A three-judge panel of the U.S. Court of Appeals for the 11th Circuit upheld the Mine Safety and Health Administration’s (MSHA) regulation which is designed to better protect coal miners from developing black lung disease. The MSHA regulation was issued in April 2014, and shortly thereafter, the National Mining Association, Murray Energy, and others filed a lawsuit against it. The judges’ opinion was published yesterday. (Thanks to Evan B. Smith at Devil in the Dust for alerting me to the decision.)
The industry asked the Court of Appeals to review a long list of legal arguments against the MSHA rule. Generally, the industry asserted that MSHA failed to use “the best available evidence” and to demonstrate that the rule is technologically and economically feasible. The judges rejected all of the industry’s complaints and upheld MSHA’s rule in total.
Here’s some of what Judge Kenneth F. Ripple wrote in the court’s opinion:
“We do not sit in judgment of what evidence is indeed ‘best’ or whether the proposed rule is ‘feasible’ under the statute.

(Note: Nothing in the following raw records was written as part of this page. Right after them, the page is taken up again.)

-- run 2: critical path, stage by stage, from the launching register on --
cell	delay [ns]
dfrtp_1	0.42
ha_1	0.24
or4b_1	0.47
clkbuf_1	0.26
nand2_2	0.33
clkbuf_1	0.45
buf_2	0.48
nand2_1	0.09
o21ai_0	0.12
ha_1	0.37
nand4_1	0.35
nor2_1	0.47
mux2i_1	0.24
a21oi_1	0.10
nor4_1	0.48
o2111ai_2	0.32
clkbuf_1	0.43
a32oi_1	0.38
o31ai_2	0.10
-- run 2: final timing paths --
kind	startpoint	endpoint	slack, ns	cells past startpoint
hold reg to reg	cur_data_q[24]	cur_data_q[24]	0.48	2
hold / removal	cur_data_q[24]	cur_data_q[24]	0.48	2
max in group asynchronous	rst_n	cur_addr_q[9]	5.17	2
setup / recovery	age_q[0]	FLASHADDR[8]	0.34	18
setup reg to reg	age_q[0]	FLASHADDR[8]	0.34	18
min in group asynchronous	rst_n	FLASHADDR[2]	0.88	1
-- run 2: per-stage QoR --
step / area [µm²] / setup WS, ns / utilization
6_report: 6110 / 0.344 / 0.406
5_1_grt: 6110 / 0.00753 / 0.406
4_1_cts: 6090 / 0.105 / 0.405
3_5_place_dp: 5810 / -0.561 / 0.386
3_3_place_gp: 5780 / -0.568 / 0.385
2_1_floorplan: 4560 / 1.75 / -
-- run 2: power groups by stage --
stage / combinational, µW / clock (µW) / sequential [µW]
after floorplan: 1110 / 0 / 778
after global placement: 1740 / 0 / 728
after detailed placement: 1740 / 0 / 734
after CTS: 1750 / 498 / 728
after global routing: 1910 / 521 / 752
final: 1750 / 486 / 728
<file path="src/rtl/mem_stage_pkg.sv">
// Shared definitions for the memory pipeline stage: access-size encoding,
// FSM state type and small helpers for alignment, byte lanes and store data.
package mem_stage_pkg;

  // Access size encoding as delivered by EX (3 is treated like word).
  localparam logic [1:0] SZ_WORD = 2'd0;
  localparam logic [1:0] SZ_BYTE = 2'd1;
  localparam logic [1:0] SZ_HALF = 2'd2;

  typedef enum logic {
    IDLE = 1'b0,
    BUSY = 1'b1
  } state_t;

  // True when the low address bits suit the access size.
  function automatic logic is_aligned(input logic [1:0] size, input logic [1:0] off);
    case (size)
      SZ_BYTE: return 1'b1;
      SZ_HALF: return ~off[0];
      default: return (off == 2'b00);
    endcase
  endfunction

  // Byte lanes touched by an access at the given offset.
  function automatic logic [3:0] byte_enable(input logic [1:0] size, input logic [1:0] off);
    case (size)
      SZ_BYTE: return 4'b0001 << off;
      SZ_HALF: return 4'b0011 << off;
      default: return 4'b1111;
    endcase
  endfunction

  // Store data arrives lane-0 aligned; replicate it so every enabled lane sees it.
  function automatic logic [31:0] store_lanes(input logic [1:0] size, input logic [31:0] wdata);
    case (size)
      SZ_BYTE: return {4{wdata[7:0]}};
      SZ_HALF: return {2{wdata[15:0]}};
      default: return wdata;
    endcase
  endfunction

endpackage

</file>
<file path="src/rtl/mem_stage_load_align.sv">
// Load data alignment: picks the addressed byte/half out of the memory word
// and sign- or zero-extends it. Words pass through untouched.
module load_align
  import mem_stage_pkg::*;
(
  input  logic [1:0]  addr,
  input  logic [1:0]  size,
  input  logic        unsigned_ld,
  input  logic [31:0] rdata,
  output logic [31:0] data
);

  logic [7:0]  lane [4];
  logic [7:0]  byte_sel;
  logic [15:0] half_sel;

  genvar gi;
  for (gi = 0; gi < 4; gi++) begin : g_lane
    assign lane[gi] = rdata[8*gi +: 8];
  end

  // Lane selection and extension; halves are always aligned so addr[1] picks the half.
  always_comb begin
    byte_sel = lane[addr];
    half_sel = addr[1] ? rdata[31:16] : rdata[15:0];
    case (size)
      SZ_BYTE: data = {{24{byte_sel[7] & ~unsigned_ld}}, byte_sel};
      SZ_HALF: data = {{16{half_sel[15] & ~unsigned_ld}}, half_sel};
      default: data = rdata;
    endcase
  end

endmodule

</file>
<file path="src/rtl/mem_stage.sv">
// Memory stage: issues one data-memory access at a time, holds the pipeline
// until it is acknowledged, aligns load data and produces the writeback.
// Non-memory results are forwarded to writeback one cycle later.
module mem_stage
  import mem_stage_pkg::*;
(
  input  logic        clk,
  input  logic        rst_n,
  input  logic        valid_in,
  input  logic        load_mem,
  input  logic        store_mem,
  input  logic        store_reg,
  input  logic [1:0]  size,
  input  logic        unsigned_ld,
  input  logic [31:0] alu_res,
  input  logic [31:0] wdata,
  input  logic [4:0]  rd_in,
  output logic        mem_req,
  output logic        mem_we,
  output logic [31:0] mem_addr,
  output logic [31:0] mem_wdata,
  output logic [3:0]  mem_be,
  input  logic        mem_ack,
  input  logic [31:0] mem_rdata,
  output logic        stall,
  output logic        misalign,
  output logic        wb_valid,
  output logic [4:0]  wb_rd,
  output logic [31:0] wb_data
);

  state_t      state_reg, state_next;
  logic        mem_op, aligned, accept, misaligned_op, alu_op;
  logic [31:0] addr_reg, wdata_reg;
  logic [1:0]  off_reg, size_reg;
  logic [3:0]  be_reg;
  logic        we_reg, unsigned_reg;
  logic [4:0]  rd_reg;
  logic        misalign_reg, wb_valid_reg;
  logic [4:0]  wb_rd_reg;
  logic [31:0] wb_data_reg;
  logic [31:0] load_data;

  // Decode the instruction offered by EX; it only matters while IDLE.
  always_comb begin
    mem_op        = valid_in & (load_mem | store_mem);
    aligned       = is_aligned(size, alu_res[1:0]);
    accept        = (state_reg == IDLE) & mem_op & aligned;
    misaligned_op = (state_reg == IDLE) & mem_op & ~aligned;
    alu_op        = (state_reg == IDLE) & valid_in & store_reg & ~load_mem & ~store_mem;
  end

  // FSM state register.
  always_ff @(posedge clk or negedge rst_n) begin
    if (!rst_n) state_reg <= IDLE;
    else        state_reg <= state_next;
  end

  // FSM next state: one access outstanding, finished by the ack.
  always_comb begin
    state_next = state_reg;
    case (state_reg)
      IDLE:    if (accept)  state_next = BUSY;
      BUSY:    if (mem_ack) state_next = IDLE;
      default: state_next = IDLE;
    endcase
  end

  // FSM outputs; stall is forced low while reset is asserted.
  always_comb begin
    mem_req   = (state_reg == BUSY);
    mem_we    = mem_req & we_reg;
    mem_be    = mem_req ? be_reg : 4'b0000;
    mem_addr  = addr_reg;
    mem_wdata = wdata_reg;
    stall     = rst_n & (accept | (mem_req & ~mem_ack));
  end

  // Capture the accepted access so later EX changes cannot disturb it.
  always_ff @(posedge clk or negedge rst_n) begin
    if (!rst_n) begin
      addr_reg     <= '0;
      off_reg      <= '0;
      size_reg     <= '0;
      unsigned_reg <= 1'b0;
      we_reg       <= 1'b0;
      be_reg       <= '0;
      wdata_reg    <= '0;
      rd_reg       <= '0;
    end else if (accept) begin
      addr_reg     <= {alu_res[31:2], 2'b00};
      off_reg      <= alu_res[1:0];
      size_reg     <= size;
      unsigned_reg <= unsigned_ld;
      we_reg       <= store_mem;
      be_reg       <= byte_enable(size, alu_res[1:0]);
      wdata_reg    <= store_lanes(size, wdata);
      rd_reg       <= rd_in;
    end
  end

  load_align u_load_align (
    .addr        (off_reg),
    .size        (size_reg),
    .unsigned_ld (unsigned_reg),
    .rdata       (mem_rdata),
    .data        (load_data)
  );

  // Writeback and misalign pulses: each lasts exactly one cycle.
  always_ff @(posedge clk or negedge rst_n) begin
    if (!rst_n) begin
      misalign_reg <= 1'b0;
      wb_valid_reg <= 1'b0;
      wb_rd_reg    <= '0;
      wb_data_reg  <= '0;
    end else begin
      misalign_reg <= misaligned_op;
      wb_valid_reg <= 1'b0;
      if (mem_req & mem_ack & ~we_reg) begin
        wb_valid_reg <= 1'b1;
        wb_rd_reg    <= rd_reg;
        wb_data_reg  <= load_data;
      end else if (alu_op) begin
        wb_valid_reg <= 1'b1;
        wb_rd_reg    <= rd_in;
        wb_data_reg  <= alu_res;
      end
    end
  end

  assign misalign = misalign_reg;
  assign wb_valid = wb_valid_reg;
  assign wb_rd    = wb_rd_reg;
  assign wb_data  = wb_data_reg;

endmodule

</file>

We ask only whether MSHA’s conclusions on these matters pass muster under the Administrative Procedure Act.”
…”To do otherwise puts this court in the unenviable—and legally untenable—position of making for itself judgments entrusted by Congress to MSHA. Finally, the Mine Act evinces a clear bias in favor of miner health and safety. The duty to use the best evidence and to consider feasibility are appropriately viewed through this lens and cannot be wielded as counterweight to MSHA’s overarching role to protect the life and health of workers in the mining industry. “
With respect to the mining industry’s arguments that the MSHA rule is not feasible, the Court said:
“…we call to mind the counsel of the Supreme Court when it interpreted a nearly identical provision of the OSH Act. …'[F]easible means capable of being done, executed, or effected.’ …A feasibility determination decidedly does not require the agency to engage in a cost-benefit analysis. …Our colleagues in the District of Columbia Circuit similarly have said, [g]iven that feasibility determinations involve complex judgments about science and technology, our standard of review is deferential: the agency is not obliged to provide detailed solutions to every engineering problem, but only to give plausible reasons for its belief that the industry will be able to solve those problems in the time remaining.”
MSHA’s regulation requires the industry to use a new method for measuring the concentrations of respirable coal dust in the mine environment. The court restated the industry’s litany of complaints about the new device which is called the continuous personal dust monitor (CPDM). Judge Ripple wrote:
“They contend that MSHA ignored record evidence of the device’s high malfunction rate, failed to consider that its measurement methodology does not protect against inaccuracies due to oversized particles which are not respirable, failed to consider that it is not capable of silica measurement, used inaccurate assumptions to calculate its availability timeline to the industry, and reached incorrect conclusions about the ability of miners to wear the device without impeding their work.”
“Each of these objections was raised before MSHA during the comment period of the rulemaking process, and MSHA responded to them on the merits in the preamble of the final rule. As we have noted earlier, in our review, we do not reweigh the evidence before MSHA; we simply assess whether MSHA’s position, in light of the evidence before it, meets a threshold of reason such that it cannot be deemed is not to substitute its judgment for that of the agency.”
Tick that one off as another losing argument for the mining industry.
The court’s opinion is 83 pages. I won’t recap all of it, but here’s one part that especially put a smile on my face.
In Murray Energy’s brief, the company asserts that coal workers’ pneumoconiosis “…is declining under the current system, i.e., the system is working.”
The Court goes on:
“…even if true, is irrelevant where [coal workers’ pneumoconiosis] CWP incidence has not been reduced to zero and MSHA has not completely fulfilled its mission to “protect the health . . . of the Nation’s coal or other miners.”
“…the Mine Act directs the agency to ‘prevent,’ not merely reduce the incidence of, ‘occupational diseases originating in . . . mines.'”
The argument that the incidence of an occupational disease has declined, and therefore a regulation is not necessary, is one we’ve been hearing a lot of lately. OSHA is engaged currently in a rulemaking to address respirable silica dust. Opponents of the regulation trot out a graph showing a decline in silicosis deaths. They fail to mention the problems with that data (e.g., silicosis is often not listed on a death certificate) or that the rule will not only prevent new cases of silicosis and other respiratory diseases, but also lung cancer and fatal renal diseases.
For MSHA’s new regulation on respirable coal dust, the industry was also not successful in obtaining a court-ordered “stay” to halt implementation of it. Initial provisions of the rule took effect in August 2014, others have been phased in, and the remaining ones will become effective on February 1 and August 1 of this year.
The mining industry has waged a battle for 20 years against this rule (and previous MSHA regulatory efforts) to better protect coal miners from developing black lung disease. The US Court of Appeals’ decision finally puts the matter to rest.